## config.mk

```make
export PLATFORM = sky130hd
export DESIGN_NAME = ae_hyst_ctrl
export DESIGN_NICKNAME = d
export VERILOG_FILES = /design/src/rtl/ae_pkg.sv /design/src/rtl/ae_cfg_regs.sv /design/src/rtl/ae_period_timer.sv /design/src/rtl/ae_step_calc.sv /design/src/rtl/ae_ctrl_fsm.sv /design/src/rtl/ae_hyst_ctrl.sv
export SDC_FILE = /design/constraint.sdc
export NUM_CORES = 1
export LEC_CHECK = 0
export BUFFER_PORTS_ARGS = -buffer_cell sky130_fd_sc_hd__buf_2
export CAP_MARGIN = 20
export CORE_MARGIN = 2
export CORE_UTILIZATION = 55
export DETAILED_ROUTE_END_ITERATION = 8
export PLACE_DENSITY_LB_ADDON = 0.2
export SETUP_SLACK_MARGIN = 0.1
export SLEW_MARGIN = 15
export SYNTH_ARGS = -nofsm -noshare
export SYNTH_HDL_FRONTEND = slang
export SYNTH_SLANG_ARGS = --single-unit
```

## constraint.sdc

```tcl
create_clock -name clk -period 12.7 [get_ports clk]
set_clock_uncertainty 0.05 [all_clocks]
set_input_delay 2.54 -clock clk [delete_from_list [all_inputs] [get_ports clk]]
set_output_delay 2.54 -clock clk [all_outputs]
set_load 0.02 [all_outputs]
```

## src/rtl/ae_pkg.sv

```systemverilog
package ae_pkg;
  localparam int AE_DATA_W = 16;
  localparam int AE_LUMA_W = 8;
  localparam int AE_FRAC_W = 8;
  localparam int AE_ADDR_W = 3;

  localparam logic [AE_ADDR_W-1:0] AE_A_TARGET = 3'd0;
  localparam logic [AE_ADDR_W-1:0] AE_A_START  = 3'd1;
  localparam logic [AE_ADDR_W-1:0] AE_A_STOP   = 3'd2;
  localparam logic [AE_ADDR_W-1:0] AE_A_SCALE  = 3'd3;
  localparam logic [AE_ADDR_W-1:0] AE_A_PERIOD = 3'd4;

  typedef enum logic {AE_IDLE = 1'b0, AE_CORRECT = 1'b1} ae_state_e;

  typedef struct packed {
    logic [AE_LUMA_W-1:0] target;
    logic [AE_DATA_W-1:0] start_band;
    logic [AE_DATA_W-1:0] stop_band;
    logic [AE_DATA_W-1:0] scale;
    logic [AE_DATA_W-1:0] period;
  } ae_cfg_t;
endpackage

```

## src/rtl/ae_cfg_regs.sv

```systemverilog
module ae_cfg_regs
  import ae_pkg::*;
#(
  parameter logic [AE_LUMA_W-1:0] TARGET_RST = 8'd105,
  parameter logic [AE_DATA_W-1:0] START_RST  = 16'h0300,
  parameter logic [AE_DATA_W-1:0] STOP_RST   = 16'h0100,
  parameter logic [AE_DATA_W-1:0] SCALE_RST  = 16'h6400,
  parameter logic [AE_DATA_W-1:0] PERIOD_RST = 16'd3000
) (
  input  logic                 clk,
  input  logic                 rst_n,
  input  logic                 wr_en,
  input  logic [AE_ADDR_W-1:0] addr,
  input  logic [AE_DATA_W-1:0] wdata,
  output logic [AE_DATA_W-1:0] rdata,
  output ae_cfg_t              cfg
);
  localparam int PAD_W = AE_DATA_W - AE_LUMA_W;

  always_ff @(posedge clk or negedge rst_n) begin
    if (!rst_n) begin
      cfg.target     <= TARGET_RST;
      cfg.start_band <= START_RST;
      cfg.stop_band  <= STOP_RST;
      cfg.scale      <= SCALE_RST;
      cfg.period     <= PERIOD_RST;
    end else if (wr_en) begin
      case (addr)
        AE_A_TARGET: cfg.target     <= wdata[AE_LUMA_W-1:0];
        AE_A_START:  cfg.start_band <= wdata;
        AE_A_STOP:   cfg.stop_band  <= wdata;
        AE_A_SCALE:  cfg.scale      <= wdata;
        AE_A_PERIOD: cfg.period     <= wdata;
        default: ;
      endcase
    end
  end

  always_comb begin
    case (addr)
      AE_A_TARGET: rdata = {{PAD_W{1'b0}}, cfg.target};
      AE_A_START:  rdata = cfg.start_band;
      AE_A_STOP:   rdata = cfg.stop_band;
      AE_A_SCALE:  rdata = cfg.scale;
      AE_A_PERIOD: rdata = cfg.period;
      default:     rdata = '0;
    endcase
  end

  // a write lands in the addressed field on the next edge
  a_r2_write_lands: assert property (@(posedge clk) disable iff (!rst_n)
    (wr_en && addr == AE_A_SCALE) |=> cfg.scale == $past(wdata));
endmodule

```

## src/rtl/ae_period_timer.sv

```systemverilog
module ae_period_timer
  import ae_pkg::*;
#(
  parameter int CNT_W = AE_DATA_W
) (
  input  logic             clk,
  input  logic             rst_n,
  input  logic [CNT_W-1:0] period,
  input  logic             fire,
  output logic             expired
);
  logic [CNT_W-1:0] cnt_q;

  always_ff @(posedge clk or negedge rst_n) begin
    if (!rst_n)            cnt_q <= '0;
    else if (fire)         cnt_q <= period;
    else if (cnt_q != '0)  cnt_q <= cnt_q - 1'b1;
  end

  assign expired = (cnt_q == '0);

  // every evaluation reloads the wait from the programmed period
  a_r8_reload: assert property (@(posedge clk) disable iff (!rst_n)
    fire |=> cnt_q == $past(period));
  // a zero period leaves the timer expired after an evaluation
  a_r9_zero_period: assert property (@(posedge clk) disable iff (!rst_n)
    (fire && period == '0) |=> expired);
endmodule

```

## src/rtl/ae_step_calc.sv

```systemverilog
module ae_step_calc
  import ae_pkg::*;
#(
  parameter int LUMA_W = AE_LUMA_W,
  parameter int DATA_W = AE_DATA_W,
  parameter int FRAC_W = AE_FRAC_W
) (
  input  logic [LUMA_W-1:0] target,
  input  logic [LUMA_W-1:0] luma,
  input  logic [DATA_W-1:0] scale,
  input  logic [DATA_W-1:0] exposure,
  output logic [DATA_W-1:0] err_mag,
  output logic              raise,
  output logic [DATA_W-1:0] exp_next
);
  localparam int PROD_W = 2 * DATA_W;
  localparam logic [PROD_W-1:0] EXP_MAX = {{DATA_W{1'b0}}, {DATA_W{1'b1}}};

  logic [LUMA_W-1:0] mag;
  logic [PROD_W-1:0] product;
  logic [PROD_W-1:0] step_w;
  logic [PROD_W-1:0] exp_w;
  logic [PROD_W-1:0] sum_w;

  always_comb begin
    raise   = (target > luma);
    mag     = raise ? (target - luma) : (luma - target);
    err_mag = {mag, {FRAC_W{1'b0}}};
    product = PROD_W'(err_mag) * PROD_W'(scale);
    step_w  = product >> FRAC_W;
    exp_w   = PROD_W'(exposure);
    sum_w   = exp_w + step_w;
    if (raise) begin
      exp_next = (sum_w > EXP_MAX) ? {DATA_W{1'b1}} : sum_w[DATA_W-1:0];
    end else if (step_w > exp_w) begin
      exp_next = '0;
    end else begin
      exp_next = exposure - step_w[DATA_W-1:0];
    end
  end
endmodule

```

## src/rtl/ae_ctrl_fsm.sv

```systemverilog
module ae_ctrl_fsm
  import ae_pkg::*;
#(
  parameter int                DATA_W   = AE_DATA_W,
  parameter logic [DATA_W-1:0] EXP_INIT = 16'd4096
) (
  input  logic              clk,
  input  logic              rst_n,
  input  logic              eval,
  input  logic [DATA_W-1:0] err_mag,
  input  logic [DATA_W-1:0] start_band,
  input  logic [DATA_W-1:0] stop_band,
  input  logic [DATA_W-1:0] exp_next,
  output logic [DATA_W-1:0] exposure,
  output logic              correcting
);
  ae_state_e state_q, state_d;
  logic [DATA_W-1:0] exp_q, exp_d;

  always_comb begin
    state_d = state_q;
    exp_d   = exp_q;
    if (eval) begin
      case (state_q)
        AE_IDLE: begin
          if (err_mag > start_band) begin
            state_d = AE_CORRECT;
            exp_d   = exp_next;
          end
        end
        AE_CORRECT: begin
          if (err_mag <= stop_band) begin
            state_d = AE_IDLE;
          end else begin
            exp_d = exp_next;
          end
        end
        default: state_d = AE_IDLE;
      endcase
    end
  end

  always_ff @(posedge clk or negedge rst_n) begin
    if (!rst_n) begin
      state_q <= AE_IDLE;
      exp_q   <= EXP_INIT;
    end else begin
      state_q <= state_d;
      exp_q   <= exp_d;
    end
  end

  assign exposure   = exp_q;
  assign correcting = (state_q == AE_CORRECT);

  // inside the start band an idle controller stays put
  a_r4_hold_idle: assert property (@(posedge clk) disable iff (!rst_n)
    (eval && !correcting && err_mag <= start_band) |=> (!correcting && $stable(exposure)));
  // beyond the start band correction latches
  a_r4_start: assert property (@(posedge clk) disable iff (!rst_n)
    (eval && !correcting && err_mag > start_band) |=> correcting);
  // within the stop band correction ends without a step
  a_r5_stop: assert property (@(posedge clk) disable iff (!rst_n)
    (eval && correcting && err_mag <= stop_band) |=> (!correcting && $stable(exposure)));
endmodule

```

## src/rtl/ae_hyst_ctrl.sv

```systemverilog
module ae_hyst_ctrl
  import ae_pkg::*;
#(
  parameter logic [AE_DATA_W-1:0] EXP_INIT = 16'd4096
) (
  input  logic                 clk,
  input  logic                 rst_n,
  input  logic                 cfg_we,
  input  logic [AE_ADDR_W-1:0] cfg_addr,
  input  logic [AE_DATA_W-1:0] cfg_wdata,
  output logic [AE_DATA_W-1:0] cfg_rdata,
  input  logic                 luma_valid,
  output logic                 luma_ready,
  input  logic [AE_LUMA_W-1:0] luma_data,
  output logic [AE_DATA_W-1:0] exposure,
  output logic                 correcting
);
  ae_cfg_t              cfg;
  logic                 expired;
  logic                 eval;
  logic                 raise;
  logic [AE_DATA_W-1:0] err_mag;
  logic [AE_DATA_W-1:0] exp_next;

  assign luma_ready = 1'b1;
  assign eval       = luma_valid && luma_ready && expired;

  ae_cfg_regs u_regs (
    .clk   (clk),
    .rst_n (rst_n),
    .wr_en (cfg_we),
    .addr  (cfg_addr),
    .wdata (cfg_wdata),
    .rdata (cfg_rdata),
    .cfg   (cfg)
  );

  ae_period_timer #(.CNT_W(AE_DATA_W)) u_timer (
    .clk     (clk),
    .rst_n   (rst_n),
    .period  (cfg.period),
    .fire    (eval),
    .expired (expired)
  );

  ae_step_calc u_step (
    .target   (cfg.target),
    .luma     (luma_data),
    .scale    (cfg.scale),
    .exposure (exposure),
    .err_mag  (err_mag),
    .raise    (raise),
    .exp_next (exp_next)
  );

  ae_ctrl_fsm #(.DATA_W(AE_DATA_W), .EXP_INIT(EXP_INIT)) u_fsm (
    .clk        (clk),
    .rst_n      (rst_n),
    .eval       (eval),
    .err_mag    (err_mag),
    .start_band (cfg.start_band),
    .stop_band  (cfg.stop_band),
    .exp_next   (exp_next),
    .exposure   (exposure),
    .correcting (correcting)
  );

  // outputs move only on an evaluating edge
  a_r10_quiet: assert property (@(posedge clk) disable iff (!rst_n)
    !eval |=> ($stable(exposure) && $stable(correcting)));
  // a dark frame never lowers the exposure
  a_r6_raise_dir: assert property (@(posedge clk) disable iff (!rst_n)
    (eval && raise) |=> exposure >= $past(exposure));
  // a bright frame never raises the exposure
  a_r6_lower_dir: assert property (@(posedge clk) disable iff (!rst_n)
    (eval && !raise) |=> exposure <= $past(exposure));
  // a sample arriving before expiry is discarded
  a_r8_discard: assert property (@(posedge clk) disable iff (!rst_n)
    (luma_valid && !expired) |=> $stable(exposure));
endmodule

```

# == Word-level counts from Yosys, hierarchy flattened ==
# Index checks and enable logic that the tools add are counted.
# op_classes
bitwise_logic,1
n_reduce_logical,11
n_mul,1
mux,13
n_lt_le_gt_ge,5
n_addsub,5
n_eq_ne,6
# ops
op,count
$mux W16,7
$pmux W16 S5,1
$gt A32 B16 Y1 const B,1
$pmux W16 S2,1
$add A16 B24 Y25,1
$gt A24 B16 Y1,1
$mul A8 B16 Y24,1
$gt A16 B16 Y1,1
$le A16 B16 Y1,1
$logic_not A16 Y1,1
$reduce_bool A16 Y1,1
$sub A16 B1 Y16 const B,1
$sub A16 B16 Y16,1
$sub A8 B8 Y8,2
$reduce_and A2 Y1,5
$gt A8 B8 Y1,1
$mux W8,1
$eq A3 B2 Y1 const B,2
$eq A3 B1 Y1 const B,1
$eq A3 B3 Y1 const B,1
$logic_not A3 Y1,1
$reduce_and A3 Y1,1
$mux W1,2
$ne A2 B1 Y1 const B,1
other kinds (5),5
# word_totals
elab_cells,50
out_inout_bits,34
regBits,105
input_bits,31

# == Depth between registers and ports, before layout ==
# depth
depth_word,9
depth_mapped,40
depth_no_buf,38

# == Cells and area by module ==
# Synthesis repeated with hierarchy kept, for this count alone.
# hier_totals
hier_cells,1388
hier_area_um2,12917.4
# by_module_without_submodules
module,seq_area_each_um2,cells_per_inst,n_inst,area_each_um2
ae_step_calc,0.0,902,1,7080.5
ae_cfg_regs,1823.0,229,1,3309.4
ae_ctrl_fsm,426.7,150,1,1503.9
ae_period_timer,400.4,104,1,1006.0
ae_hyst_ctrl,0.0,3,1,17.5

# == Worst setup path before layout ==
# Ideal clock, no wire load.
# synth_path
path_kind,input-to-reg
start,in luma_data[0]
end,"reg u_fsm.exp_q[10], in the netlist u_fsm.exposure[10]"
cell_stages,35
arrival_time_ns,10.841
n_path_buf,3
setup_ns,0.137
setup_slack_ns,1.671
required_ns,12.513
cell_sequence,ha_1 inv_1 fa_1 a21o_1 a21oi_2 o221a_1 nor2_2 mux2_4 or4b_1 and3_4 xor2_1 clkbuf_1 nand2_1 fa_1 fa_1 inv_1 fa_1 fa_1 ha_1 nand2_1 o311ai_1 a21oi_1 o21ai_0 nor2_1 nor2_1 ha_1 clkbuf_1 or2_2 o311a_1 a211oi_1 or4b_1 nand2_1 a2111o_2 buf_6 o211ai_1
# synth_between
elab_chain_cells,9
elab_cells_between_ends,20
cone_classes,4 x add/sub; 1 x mul; 5 x order compare; 2 x eq/ne; 7 x mux; 1 x reduce/logical
# synth_rtl
element,line_no,source
"start, declared",ae_hyst_ctrl.sv:14,"input logic [AE_LUMA_W-1:0] luma_data,"
$sub A8 B8 Y8 / $gt A8 B8 Y1 (equally long branches),"ae_step_calc.sv:27, ae_step_calc.sv:26",
$mux W8,ae_step_calc.sv:27,mag = raise ? (target - luma) : (luma - target);
$mul A8 B16 Y24,ae_step_calc.sv:29,product = PROD_W'(err_mag) * PROD_W'(scale);
$add A16 B24 Y25,ae_step_calc.sv:32,sum_w = exp_w + step_w;
$gt A32 B16 Y1,ae_step_calc.sv:34,exp_next = (sum_w > EXP_MAX) ? {DATA_W{1'b1}} : sum_w[DATA_W-1:0];
$mux W16,ae_step_calc.sv:34,
$mux W16,ae_step_calc.sv:33,if (raise) begin
$mux W16 (on tied branches),"ae_ctrl_fsm.sv:32, ae_ctrl_fsm.sv:26",
$pmux W16 S2,ae_ctrl_fsm.sv:24,case (state_q)
"end signal, assigned",ae_ctrl_fsm.sv:49,exp_q <= exp_d;
"end, declared",ae_ctrl_fsm.sv:18,"logic [DATA_W-1:0] exp_q, exp_d;"
# Parallel ways exist; a longest one is shown, timed or not. The select of a mux whose other input is x is not followed.
# A chain may end at the register's enable or synchronous reset.

# == Worst setup path after layout ==
# layout_path
start,in luma_data[0]
end,"reg u_fsm.exp_q[4], in the netlist u_fsm.exposure[4]"
# The elaborated chain is that of the path after synthesis.

==> results.yml <==
setup_path:
  path_buf_inv: 5
  cp-start-kind: "input port"
  worstPathMaxFanout: 16
  crit_type: "input port to register"
  cp_slowest_cell: "or4b_1"
  cpPeakStageDelay_ns: 0.55
  endpoint_kind: "register"
  worstPathRequired_ns: 12.87
  worstPathArrival_ns: 11.80
  worst_path_most_repeated_cell: "fa_1"
  cpLargestDelayFamily: "adder cells"
route:
  ant_nets: 0
  wl_per_cell_um: 17.9
  drcViolationCount: 0
  drtIter0Drc: 522
  firstDrtPassIters: 5
  vias: 9731
  viasPerCell: 5.79
  routed_wl_mm: 30.0
clocking:
  post_cts_buffers: 0
  root_buffer: "clkbuf_16"
  cts.sinks: 105
  htreeDepth: 3
  cts_buffers: 9
  cts_tree: "done"
  cts_resized: 0
  clk_pin_slew_ns: 0.08
  worstSkewPairLatency_ns: 0.36
  clockBufferDepth: 2
  hold_buffers: 0
timing:
  slew_violations: 0
  hold_ws_ns: 0.467
  post-route-period-util_pct: 91.5
  rsz0062_at_grt: "no"
  slew_headroom_pct: 35.7
  setup_viol_count_final: 0
  finalCriticalPeriod_ns: 11.63
  setup_tns_ns: 0
  hold_violations: 0
  fmax_ghz: 0.0860
  tightest_slew_ns: 0.965
final_layout:
  most-common-layout-cells: "186 x inv_1, 128 x nand2_1, 123 x ha_1"
  fillers: 1933
  mostFrequentLayoutCell: "inv_1"
  antenna-diode-count: 0
  drive_above_1_share_pct: 13.2
  fin_util_pct: 59.4
  area_delta_synth_final_pct: 6.63
  nets: 1637
  final_cell_count_no_fill: 1680
logic_synthesis:
  syn_area_um2: 12100
  synth-async-reset-ratio_pct: 100
  seq_area_frac_synth_pct: 21.9
  synth_cell_types: 78
  synth_nets: 1612
  netlist_instances: 1370
  yosysWarnings: 0
  synth-main-ff-cell: "dfrtp_1"
  synth_edf_count: 0
  synth.avg_cell_area_um2: 8.81
  ys_seq_elements: 105
run_status:
  status: "completed"
global_route:
  gr-total-overflow: 0
  grt_max_degree: 78
  grt_pass1_vias: 10000
  grt_pass1_wl_mm: 50.1
  antenna_found_initial: 0
  grt_usage_pct: 26.3
placement:
  placed_cells: 1663
  dp_hpwl_mm: 23.7
  gp_congestion: 0.905
  portBuffers: 63
floorplanning:
  rows: 54
  die-area_um2: 23200
  dieWidth_um: 152
  die_h_um: 152
  start_util_pct: 55.7
  core_um2: 21700
  io-pin-count: 65
flow_run:
  drv_cap: 0
hold_path:
  hold_class: "register to register"
## registers in the layout (all words and copies together), names as in the netlist
name / cells
u_timer.cnt_q: 16
u_regs.cfg: 72
u_fsm.correcting: 1
u_fsm.exposure: 16
## metrics by stage
stage,instance area (um2),setup WS [ns]
finish,12900,1.07
floorplan,12100,1.67
global placement,12600,0.944
detailed placement,12600,0.725
global route,12900,0.607
CTS,12900,1.10
## cell families (layout without fill, tap and decap cells)
family | after synthesis | in the layout | synth area share [%]
AO/OA/AOI/OAI | 284 | 284 | 15.3
XOR/XNOR | 51 | 51 | 3.70
adder cells (fa/ha/maj) | 211 | 211 | 27.3
buffers and inverters | 250 | 280 | 8.00
flip-flops | 105 | 105 | 21.9
multiplexers | 78 | 78 | 7.10
other | 1 | 1 | 0.0311
AND/OR/NAND/NOR | 390 | 390 | 16.6
## final timing paths
path | from | end | slack, ns | cells past startpoint
max in group asynchronous | rst_n | u_timer.cnt_q[9] | 9.24 | 2
worst max register to register | u_regs.cfg[64] | u_fsm.exposure[4] | 2.69 | 33
worst min register to register | u_timer.cnt_q[12] | u_timer.cnt_q[12] | 0.47 | 1
worst min-delay path | u_timer.cnt_q[12] | u_timer.cnt_q[12] | 0.47 | 1
min in group asynchronous | rst_n | u_regs.cfg[66] | 2.05 | 1
worst max-delay path | luma_data[0] | u_fsm.exposure[4] | 1.07 | 33
## Yosys cell counts (all sizes together) (19+ instances only)
master | instances | share of area (%)
inv | 186 | 5.8
mux2 | 58 | 5.4
nor3 | 23 | 1.1
nor2b | 19 | 0.98
a22oi | 24 | 1.5
mux2i | 20 | 1.7
o21ai | 62 | 2.6
o22ai | 23 | 1.2
o211ai | 20 | 1.3
nor2 | 53 | 1.7
ha | 123 | 13
xnor2 | 34 | 2.5
dfrtp | 87 | 18
clkbuf | 52 | 1.6
fa | 88 | 15
nand2 | 129 | 4.0
nand3 | 19 | 0.79
a21oi | 70 | 2.9
and2 | 73 | 3.8
## final cells by class
class	instances	area, um2	share of cell area [%]
inverters	187	702	5.45
multi-input cells	1015	8460	65.7
clock inverters	6	60.1	0.466
flip-flops and latches	105	2650	20.6
clock buffers	10	229	1.78
repair buffers	77	423	3.28
well taps	280	350	2.72
## metal layers
layer  wire length [um]  vias up  part of all wire [%]  track usage, %
met3               1590       54                   5.3            4.38
met1              12900     4757                    43            33.1
li1                   -     4681                     -               -
met5                  0        -                     0               0
met2              14800      239                    49            46.5
met4                739        0                   2.5            8.01
Power is left out: the tool's default activity adds up to more than one toggle a clock period on the data nets, which glitch-free logic cannot reach.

□ □ □

Beginning with the line containing "dfrtp | 87 | 18", repeat each line of the listing above, exactly, through the last one, and stop there.

dfrtp | 87 | 18
clkbuf | 52 | 1.6
fa | 88 | 15
nand2 | 129 | 4.0
nand3 | 19 | 0.79
a21oi | 70 | 2.9
and2 | 73 | 3.8
## final cells by class
class	instances	area, um2	share of cell area [%]
inverters	187	702	5.45
multi-input cells	1015	8460	65.7
clock inverters	6	60.1	0.466
flip-flops and latches	105	2650	20.6
clock buffers	10	229	1.78
repair buffers	77	423	3.28
well taps	280	350	2.72
## metal layers
layer  wire length [um]  vias up  part of all wire [%]  track usage, %
met3               1590       54                   5.3            4.38
met1              12900     4757                    43            33.1
li1                   -     4681                     -               -
met5                  0        -                     0               0
met2              14800      239                    49            46.5
met4                739        0                   2.5            8.01
Power is left out: the tool's default activity adds up to more than one toggle a clock period on the data nets, which glitch-free logic cannot reach.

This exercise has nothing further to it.